These sketches were (unfortunately) made in an early version of J++, and therefore need to be viewed with Explorer on a Windows machine.

[At the end of the class, we had a very interesting discussion about "what is a tool". Well worth checking out.]

 
Creators

Scott Snibbe
Golan Levin
Jason Lewis

 

Date

1997

 
Typometer

Typometer is reminiscent of the huge scheduling boards found in old train stations. As you type, letters map to words and they briefly lie on the grid. The first character remains while the rest spin back to their original values. Hold down a key to paint with words that tickle your eye as they spin back. Clear the grid by clicking in the black margin. You can almost hear the click-click-click.

 

Filters

Filters is an excercise in semantic filter, i.e., instead of just filtering on the appearance of text, you can apply filters based on its existence as ASCII text. Choose from enhance, blur or noise. Just move the slider, when you let go the filter is applied. Enhance looks for synonyms.

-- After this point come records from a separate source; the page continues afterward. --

[config.mk]
export PLATFORM = sky130hd
export DESIGN_NAME = multicycle_ctrl
export DESIGN_NICKNAME = d
export VERILOG_FILES = /design/src/rtl/multicycle_ctrl.sv
export SDC_FILE = /design/constraint.sdc
export NUM_CORES = 1
export LEC_CHECK = 0
export ABC_AREA = 0
export CAP_MARGIN = 10
export CORE_MARGIN = 1
export CORE_UTILIZATION = 35
export CTS_BUF_LIST = sky130_fd_sc_hd__clkbuf_4 sky130_fd_sc_hd__clkbuf_8
export DETAILED_ROUTE_END_ITERATION = 16
export PLACE_DENSITY = 0.87
export SYNTH_ARGS = -nofsm -noshare
export SYNTH_HDL_FRONTEND = slang
export SYNTH_SLANG_ARGS = --single-unit
[constraint.sdc]
create_clock -name clk -period 2.81 [get_ports clk]
set_input_delay 0.281 -clock clk [delete_from_list [all_inputs] [get_ports clk]]
set_output_delay 0.281 -clock clk [all_outputs]
set_load 0.005 [all_outputs]
[src/rtl/multicycle_ctrl.sv]
// Multi-cycle RV32I sequencer: FETCH/DECODE/EXEC/MEM/WB over one shared req/ack memory port.
// Define MC_PERF_CNT_EN to build the cycle and retired-instruction counters; otherwise both ports read 0.
module multicycle_ctrl #(
    parameter int CNT_W = 32
) (
    input  logic             clk,
    input  logic             rstn,
    input  logic [6:0]       opcode,
    input  logic             branch_taken,
    input  logic             mem_ack,
    output logic             mem_req,
    output logic             mem_we,
    output logic             addr_sel,
    output logic             ir_we,
    output logic             mdr_we,
    output logic             pc_we,
    output logic [2:0]       pc_sel,
    output logic             reg_write,
    output logic [2:0]       reg_sel,
    output logic             alu_src,
    output logic             illegal,
    output logic [2:0]       state,
    output logic [CNT_W-1:0] cycle_cnt,
    output logic [CNT_W-1:0] instret_cnt
);
    // state  | meaning
    // IDLE   | post-reset, one cycle before the first fetch
    // FETCH  | instruction read at PC, IR loads on ack
    // DECODE | opcode legality check
    // EXEC   | ALU operation; branches retire here
    // MEM    | data access at ALU result; stores retire on ack
    // WB     | register writeback and PC update
    // TRAP   | illegal opcode, held until reset
    localparam logic [2:0] S_IDLE   = 3'd0;
    localparam logic [2:0] S_FETCH  = 3'd1;
    localparam logic [2:0] S_DECODE = 3'd2;
    localparam logic [2:0] S_EXEC   = 3'd3;
    localparam logic [2:0] S_MEM    = 3'd4;
    localparam logic [2:0] S_WB     = 3'd5;
    localparam logic [2:0] S_TRAP   = 3'd7;

    localparam logic [2:0] PC_ALU = 3'b000;
    localparam logic [2:0] PC_P4  = 3'b010;
    localparam logic [2:0] PC_IMM = 3'b011;

    logic [2:0] r_state;
    logic [2:0] w_state_nxt;
    logic w_is_r, w_is_i, w_is_load, w_is_store, w_is_br;
    logic w_is_jal, w_is_jalr, w_is_lui, w_is_auipc;
    logic w_legal, w_imm;

    assign w_is_r     = (opcode == 7'b0110011);
    assign w_is_i     = (opcode == 7'b0010011);
    assign w_is_load  = (opcode == 7'b0000011);
    assign w_is_store = (opcode == 7'b0100011);
    assign w_is_br    = (opcode == 7'b1100011);
    assign w_is_jal   = (opcode == 7'b1101111);
    assign w_is_jalr  = (opcode == 7'b1100111);
    assign w_is_lui   = (opcode == 7'b0110111);
    assign w_is_auipc = (opcode == 7'b0010111);
    assign w_legal    = w_is_r | w_is_i | w_is_load | w_is_store | w_is_br |
                        w_is_jal | w_is_jalr | w_is_lui | w_is_auipc;
    assign w_imm      = w_is_i | w_is_load | w_is_store | w_is_jalr;

    always_ff @(posedge clk or negedge rstn) begin
        if (!rstn) r_state <= S_IDLE;
        else       r_state <= w_state_nxt;
    end

    always_comb begin
        w_state_nxt = S_IDLE;
        case (r_state)
            S_IDLE:   w_state_nxt = S_FETCH;
            S_FETCH:  w_state_nxt = mem_ack ? S_DECODE : S_FETCH;
            S_DECODE: w_state_nxt = w_legal ? S_EXEC : S_TRAP;
            S_EXEC: begin
                if (w_is_br)                       w_state_nxt = S_FETCH;
                else if (w_is_load || w_is_store)  w_state_nxt = S_MEM;
                else                               w_state_nxt = S_WB;
            end
            S_MEM: begin
                if (!mem_ack)        w_state_nxt = S_MEM;
                else if (w_is_store) w_state_nxt = S_FETCH;
                else                 w_state_nxt = S_WB;
            end
            S_WB:     w_state_nxt = S_FETCH;
            S_TRAP:   w_state_nxt = S_TRAP;
            default:  w_state_nxt = S_IDLE;
        endcase
    end

    always_comb begin
        mem_req   = 1'b0;
        mem_we    = 1'b0;
        addr_sel  = 1'b0;
        ir_we     = 1'b0;
        mdr_we    = 1'b0;
        pc_we     = 1'b0;
        pc_sel    = PC_ALU;
        reg_write = 1'b0;
        reg_sel   = 3'b000;
        alu_src   = 1'b0;
        case (r_state)
            S_FETCH: begin
                mem_req = 1'b1;
                ir_we   = mem_ack;
            end
            S_EXEC: begin
                alu_src = w_imm;
                if (w_is_br) begin
                    pc_we  = 1'b1;
                    pc_sel = branch_taken ? PC_IMM : PC_P4;
                end
            end
            S_MEM: begin
                mem_req  = 1'b1;
                addr_sel = 1'b1;
                alu_src  = 1'b1;
                mem_we   = w_is_store;
                if (mem_ack) begin
                    mdr_we = w_is_load;
                    if (w_is_store) begin
                        pc_we  = 1'b1;
                        pc_sel = PC_P4;
                    end
                end
            end
            S_WB: begin
                reg_write = 1'b1;
                pc_we     = 1'b1;
                alu_src   = w_imm;
                if (w_is_load)                  reg_sel = 3'b001;
                else if (w_is_jal || w_is_jalr) reg_sel = 3'b010;
                else if (w_is_auipc)            reg_sel = 3'b011;
                else if (w_is_lui)              reg_sel = 3'b100;
                if (w_is_jal)       pc_sel = PC_IMM;
                else if (w_is_jalr) pc_sel = PC_ALU;
                else                pc_sel = PC_P4;
            end
            default: ;
        endcase
    end

    assign illegal = (r_state == S_TRAP);
    assign state   = r_state;

`ifdef MC_PERF_CNT_EN
    localparam logic [CNT_W-1:0] CNT_ONE = 1;
    logic [CNT_W-1:0] r_cycle_cnt;
    logic [CNT_W-1:0] r_instret_cnt;

    // TRAP freezes both counters so the values at the fault stay readable.
    always_ff @(posedge clk or negedge rstn) begin
        if (!rstn) begin
            r_cycle_cnt   <= '0;
            r_instret_cnt <= '0;
        end else if (r_state != S_TRAP) begin
            r_cycle_cnt <= r_cycle_cnt + CNT_ONE;
            if (pc_we) r_instret_cnt <= r_instret_cnt + CNT_ONE;
        end
    end

    assign cycle_cnt   = r_cycle_cnt;
    assign instret_cnt = r_instret_cnt;
`else
    assign cycle_cnt   = '0;
    assign instret_cnt = '0;
`endif

endmodule
==> run_results.csv, run 1 <==
group,metric,value,unit
setup_path,path_cells,"clkdlybuf4s50_1, or2_1, a21oi_1, nor3_1, a211oi_1, clkdlybuf4s50_1",
routing,wl,1760,µm
logic_synthesis,synth-compound-area-share,10.4,%
setup_path,rr_worst_depth,4,
clocking,h-tree-depth,1,
logic_synthesis,avgSynthCellArea,7.50,µm²
logic_synthesis,synthSimpleGateAreaFrac,29.1,%
logic_synthesis,synth_xor_area_share,0.853,%
logic_synthesis,synth_largest_area_cell,"buf_4",
clocking,post_cts_resize_count,0,
logic_synthesis,synth_top_family_by_area,"buffers and inverters",
sta,post-route-period-util,88.5,%
floorplan,rows,19,
finish,diodes,0,
setup_path,endpoint,"alu_src",
clocking,hold_buffers,0,
finish,area_growth,5.85,%
power_and_ir_drop,leakagePower,0.526,nW
setup_path,cp-start-kind,"input port",
grt,grt_pass1_wl,2770,µm
placement,place_congestion,0.801,
clocking,post_cts_buffers,0,
routing,dr.pass1.iters,4,
grt,antenna_found_initial,0,
setup_path,startpoint,"opcode[2]",
sta,setup_viol_count_final,0,
sta,finalCriticalPeriod,2.49,ns
placement,io_buffers,27,
sta,rsz0062_at_grt,"no",
clocking,insertion_delay,0.22,ns
routing,dr.first_iter.drc_count,10,
setup_path,slowest_stage,"clkdlybuf4s50_1",
run_status,status,"finished clean",
sta,drv_slew,0,
clocking,path_clk_slew,0.03,ns
setup_path,reg2reg_to,"state[2]",
power_and_ir_drop,irDropWorstVdd,0.399,mV
sta,fmaxAchievable,0.402,GHz
logic_synthesis,yosysWarnings,0,
routing,ant_nets,0,
logic_synthesis,yosysTopAreaCellShare,48.2,%
logic_synthesis,synth_area_leaders,"buf_4 48%, dfrtp_1 7.3%, buf_6 2.2%",
logic_synthesis,synth_adder_area_share,0,%
routing,vias,809,
logic_synthesis,synth_seq_cells,3,
sta,clock_skew,0.000231,ns
grt,grt_use_total,10.6,%
finish,largest_reg_flops,3,
placement,dp.cells,190,
power_and_ir_drop,power_density,546,nW/µm²
flow_run,cap_violations,0,
logic_synthesis,ys_seq_area_share,7.31,%
logic_synthesis,synth_area,1030,µm²
finish,final_cells,194,
floorplan,die_x,56.2,µm
grt,grt-ovfl-total,0,
clocking,cts_tree,"yes",
floorplan,die_h,56.2,µm
worst_hold_path,hp-class,"input port to async pin",
placement,hpwl,1460,µm
floorplan,core-area,2760,µm²
setup_path,cp_max_fo,14,
grt,grt_max_degree,15,
clocking,clockBufferDepth,2,
finish,utilization,39.4,%
clocking,clock-root-buffer,"clkbuf_4",
floorplan,start_util,37.3,%
logic_synthesis,synth_cell_types,38,
setup_path,worst_ep_required_time,2.53,ns
finish,drive_above_1_share,9.20,%
setup_path,cpPeakStageDelay,0.63,ns
grt,grt_pass1_vias,620,
sta,final.setup.tns,0,ns
sta,finalHoldViolations,0,
setup_path,path_common_cell,"clkdlybuf4s50_1",
setup_path,arrival,2.20,ns
clocking,cts_buffers,3,
setup_path,crit_path_end_kind,"output port",
clocking,clock-sinks,3,
floorplan,ioPinCount,93,
setup_path,timing.rr.start,"state[2]",
setup_path,crit_type,"input port to output port",
routing,drc_errors,0,
finish,nNetsFinal,175,
floorplan,dieArea,3160,µm²
routing,wl_per_cell,9.09,µm
logic_synthesis,muxShareOfSynthArea,0,%
setup_path,r2r_slack,1.39,ns
logic_synthesis,netlist_instances,137,
routing,routed_via_density,4.17,
==> metrics by stage <==
step           hold WS, ns  setup slack [ns]  instance area, µm²  power [mW]
2_1_floorplan      -0.0146              1.33                1270       0.387
3_3_place_gp         0.468             0.362                1060       0.503
3_5_place_dp         0.475             0.328                1060       0.514
4_1_cts              0.240             0.333                1090       0.600
5_1_grt              0.243             0.201                1090       0.651
6_report             0.241             0.324                1090       0.594
==> synth_stat cells (all sizes together) <==
cell type,count
o2111a,1
o221ai,1
o22a,1
a211oi,2
a2bb2oi,1
and2,4
dfrtp,3
a21oi,4
conb,1
inv,2
nor2,4
a31oi,2
nand4,3
nand2,5
nand2b,3
or4,1
nand3,4
and3,2
nor4b,2
and3b,2
nor2b,4
nand3b,2
or2,1
o31ai,2
nor4,3
nor3,4
and2b,2
xor2,1
buf,70
==> logic make-up (layout without fill, tap and decap cells) <==
family / Yosys count / in the layout
xor+xnor: 1 / 1
other cells: 1 / 65
buf+inv: 72 / 34
compound gates: 14 / 14
flops: 3 / 3
simple gates: 46 / 46
==> worst max-delay path: cells and delay by family <==
family	cells	cell delay, ns
buffers and inverters	2	1.18
AO/OA/AOI/OAI	2	0.35
AND/OR/NAND/NOR	2	0.39
==> placed cells by master (no fill, tap or decap), types with 2 or more instances in the layout <==
cell type / count
and3_1: 2
clkbuf_4: 4
inv_1: 2
conb_1: 65
a21oi_1: 4
nand2_1: 5
nor3_1: 3
nor4_1: 3
clkdlybuf4s50_1: 27
nand4_1: 3
o31ai_1: 2
and2_2: 2
and2_1: 2
nand3_1: 4
nor2b_1: 3
nor4b_1: 2
a31oi_1: 2
nand3b_1: 2
nor2_1: 4
a211oi_1: 2
nand2b_1: 2
dfrtp_1: 3
==> layer usage <==
layer | wire (µm) | global-route usage (%)
met3 | 178 | 2.56
met2 | 863 | 18.4
met1 | 722 | 13.4
met5 | 0 | 0
met4 | 0 | 2.09
==> layout make-up <==
cell class	count	area, µm²
clock buffers	4	30.0
fillers	295	1670
inverters	2	7.51
multi-input cells	126	658
flip-flops and latches	3	75.1
well taps	31	38.8
repair buffers	28	278
==> how the worst min path moves through the flow <==
stage | end | slack [ns] | cells after the start | start
detailed placement | state[2] | 0.47 | 1 | rstn
global route | state[2] | 0.24 | 1 | rstn
floorplan | state[0] | -0.01 | 0 | rstn
CTS | state[1] | 0.24 | 1 | rstn
global placement | state[0] | 0.47 | 1 | rstn
finish | state[1] | 0.24 | 1 | rstn
==> where the power goes <==
part           internal [mW]  switching, mW  leakage [nW]
clock network         0.0625         0.0180        0.0184
registers             0.0652         0.0546        0.0334
logic                  0.229          0.165         0.474
No activity file was read; power rests on OpenSTA's default activity.
==> run 2: changes to the inputs <==
--- a/config.mk
+++ b/config.mk
@@ -7,7 +7,7 @@
 export LEC_CHECK = 0
 export ABC_AREA = 0
 export CAP_MARGIN = 10
-export CORE_MARGIN = 1
+export CORE_MARGIN = 2
 export CORE_UTILIZATION = 35
 export CTS_BUF_LIST = sky130_fd_sc_hd__clkbuf_4 sky130_fd_sc_hd__clkbuf_8
 export DETAILED_ROUTE_END_ITERATION = 16
==> run 2 against run 1 <==
Compared with the run above: combinational power barely moved; routed wire length rose by 1.5%; via count fell by 2.2%; sequential power barely moved; critical path type unchanged; critical endpoint unchanged; largest cell class unchanged; largest power group unchanged; highest routed layer unchanged.
==> run_results.csv, run 2 (same netlist as run 1, synthesis figures left out) <==
group,metric,value,unit
run_status,status,"finished clean",
clocking,clockBufferDepth,2,
setup_path,r2r_slack,1.39,ns
floorplan,rows,19,
clocking,post_cts_resize_count,0,
finish,multi_input_area,658,µm²
finish,final_common_cell,"conb_1",
grt,grt_use_total,10.3,%
placement,hpwl,1500,µm
sta,setup_viol_count_final,0,
sta,fmaxAchievable,0.409,GHz
sta,drv_slew,0,
grt,grt_max_degree,15,
clocking,cts_tree,"yes",
finish,final_cells,194,
finish,nNetsFinal,175,
clocking,post_cts_buffers,0,
floorplan,die_h,58.2,µm
clocking,clock-sinks,3,
grt,grt-ovfl-total,0,
placement,place_congestion,0.849,
finish,seq_area,75.1,µm²
setup_path,cp-start-kind,"input port",
clocking,hold_buffers,0,
power_and_ir_drop,power_density,549,nW/µm²
routing,ant_nets,0,
sta,clock_skew,0.00158,ns
sta,finalHoldViolations,0,
power_and_ir_drop,internal_power,0.357,mW
flow_run,cap_violations,0,
power_and_ir_drop,power_frac_seq,20.5,%
power_and_ir_drop,netSwitchingFraction,40.2,%
power_and_ir_drop,leakagePower,0.526,nW
finish,design_area,1090,µm²
sta,rsz0062_at_grt,"no",
sta,post-route-period-util,87.0,%
routing,wl,1790,µm
setup_path,rr_worst_depth,4,
power_and_ir_drop,p_comb_share,65.7,%
setup_path,crit_path_end_kind,"output port",
floorplan,ioPinCount,93,
routing,wl_per_cell,9.23,µm
grt,antenna_found_initial,0,
grt,grt_pass1_wl,2790,µm
routing,routed_via_density,4.08,
placement,dpl_cell_area,1060,µm²
finish,diodes,0,
floorplan,start_util,36.9,%
grt,grt_pass1_vias,628,
setup_path,reg2reg_to,"state[2]",
placement,pre_cts_ws,0.373,ns
clocking,insertion_delay,0.23,ns
placement,io_buffers,27,
sta,setup_slack,0.367,ns
setup_path,arrival,2.16,ns
routing,dr.first_iter.drc_count,17,
sta,finalCriticalPeriod,2.44,ns
power_and_ir_drop,power.clock.fraction,13.9,%
routing,vias,791,
setup_path,cp_max_fo,14,
power_and_ir_drop,p_sw,0.240,mW
setup_path,worst_ep_required_time,2.53,ns
placement,dp.cells,190,
routing,drc_errors,0,
clocking,h-tree-depth,1,
floorplan,dieArea,3380,µm²
finish,area_growth,5.85,%
clocking,cts_buffers,3,
setup_path,timing.rr.start,"state[2]",
clocking,clock-root-buffer,"clkbuf_4",
finish,largest_reg_flops,3,
routing,dr.pass1.iters,4,
clocking,path_clk_slew,0.04,ns
setup_path,crit_type,"input port to output port",
sta,final.setup.tns,0,ns
finish,num-fill-cells,297,
worst_hold_path,hp-class,"input port to async pin",
finish,drive_above_1_share,9.20,%
sta,whs,0.236,ns
power_and_ir_drop,irDropWorstVdd,0.410,mV
floorplan,die_x,58.2,µm
floorplan,core-area,2780,µm²
finish,most-common-layout-cells,"65 x conb_1, 27 x clkdlybuf4s50_1, 5 x nand2_1",
run 2: cell counts in the layout (fill, tap and decap cells not counted):
No cell type changed its count.
run 2: final cells by class:
cell class	instances	share of cell area [%]
inverters	2	0.690
flip-flops and latches	3	6.90
multi-input cells	126	60.5
repair buffers	28	25.5
clock buffers	4	2.76
well taps	31	3.57
run 2: worst max path at each step:
| stage | cells after the start | startpoint | endpoint | slack, ns |
|---|---|---|---|---|
| final | 6 | opcode[2] | alu_src | 0.37 |
| after global routing | 5 | state[2] | reg_sel[0] | 0.18 |
| after floorplan | 4 | state[2] | reg_sel[0] | 1.33 |
| after CTS | 6 | opcode[2] | alu_src | 0.37 |
| after global placement | 6 | opcode[2] | alu_src | 0.40 |
| after detailed placement | 6 | opcode[2] | alu_src | 0.37 |
run 2: per-stage QoR:
step	power [mW]	util, %
global placement	0.506	38.0
floorplan	0.387	-
detailed placement	0.514	38.0
CTS	0.602	39.1
global route	0.651	39.1
finish	0.597	39.1
run 2: critical path, cell delays in order:
cell             delay, ns
clkdlybuf4s50_1       0.64
or2_1                 0.32
a21oi_1               0.14
nor3_1                0.07
a211oi_1              0.17
clkdlybuf4s50_1       0.54
run 2: metal layers:
layer,vias up,part of all wire [%],global-route usage [%]
met5,-,0,0
met4,0,0,2.99
met3,0,11,3.13
met2,53,49,17.5
met1,350,39,12.4
li1,388,-,-
run 2: power groups by stage:
stage | logic [mW] | registers [mW] | clock network (mW)
after floorplan | 0.287 | 0.100 | 0
after detailed placement | 0.390 | 0.123 | 0
after global placement | 0.386 | 0.120 | 0
final | 0.392 | 0.122 | 0.0828
after CTS | 0.392 | 0.123 | 0.0866
after global routing | 0.432 | 0.133 | 0.0865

The smaller the filter value, the closer the synonym is to the original word. Blur pushes words back in etymological history. Noise free associates. IMPORTANT NOTE: filter iis hard-coded to handle the words already in the text area.

Dynatext

Dynatext works by reading in a stroke letterform, then using this letterform as the raw input to a spring and mass simulation. A guide object is pulled along the letterform. Attached to the guide is a mass attached by a spring. The path traced out by the spring is drawn to create the letterform. Inspiration comes from Paul Haeberli's Dynadraw, which uses this technique as the basis for calligraphic drawing. Two parameters (vertical sliders) may be used to modify the simulation. K Changing this control makes the spring constant stronger or weaker. A spring constant of zero (top of slider) makes the stroke follow the normal form of the letter. D Controls the damping of the mass - at the bottom of the slider, the value is maximal, allowing no motion. Modify these parameters by pulling the small block within the slider. You can actually pull the block outside of the normal range - try negative values to add energy to the system. One additional control is a button which allows you to make the strokes separate or connected. A dashed line indicates the separate state. When you begin to fill up the screen, old characters will scroll upwards and away.

Phonemation

Phonemes animate based on their phonetic quality.
stops: p, b, t, d, k, g, q
fricatives: f, v, th, s, z, sh, h
affricates: ch, j
nasals: m, n, ng
liquids: l, r
glides: y, w, wh

Try typing these:
why why why
pages full of q's, l's
kinky, chatter, north, theremin, typewriter
pound on the keyboard.

SmoothTalker

Type letters, and Barry White smoothly delivers your phonemes.
Some good choices
me, my, I, u, I love you

Franz

Franz is an excercise in Rapid Serial Visualization. Our task was to present a passage from Kafka in ten seconds, with no more than two words appearing on the screen at any instant of time. Franz's solution is to present words from the outside in. Experimental results show that the beginning and endings of words are more salient for recognition than the interior. Thus, we present the letters gradually fading up based on their cognitive importance. The applet parses a file which has values for the words, their timing and the visual effect. We leave longer words and less frequently encountered words on the screen for a longer time, also based on experimental results.

Multiplane

Multiplane is a chat client with a tasty interface. Whenever a word is typed into Multiplane,it broadcasts the word to a central server at the Media Lab which then broadcasts it to all other connected clients. Multiplan also listens for new words that have been sent by other clients to the server. Different "speakers" are denoted by color, and the position at which they come in on the right hand side of the screen.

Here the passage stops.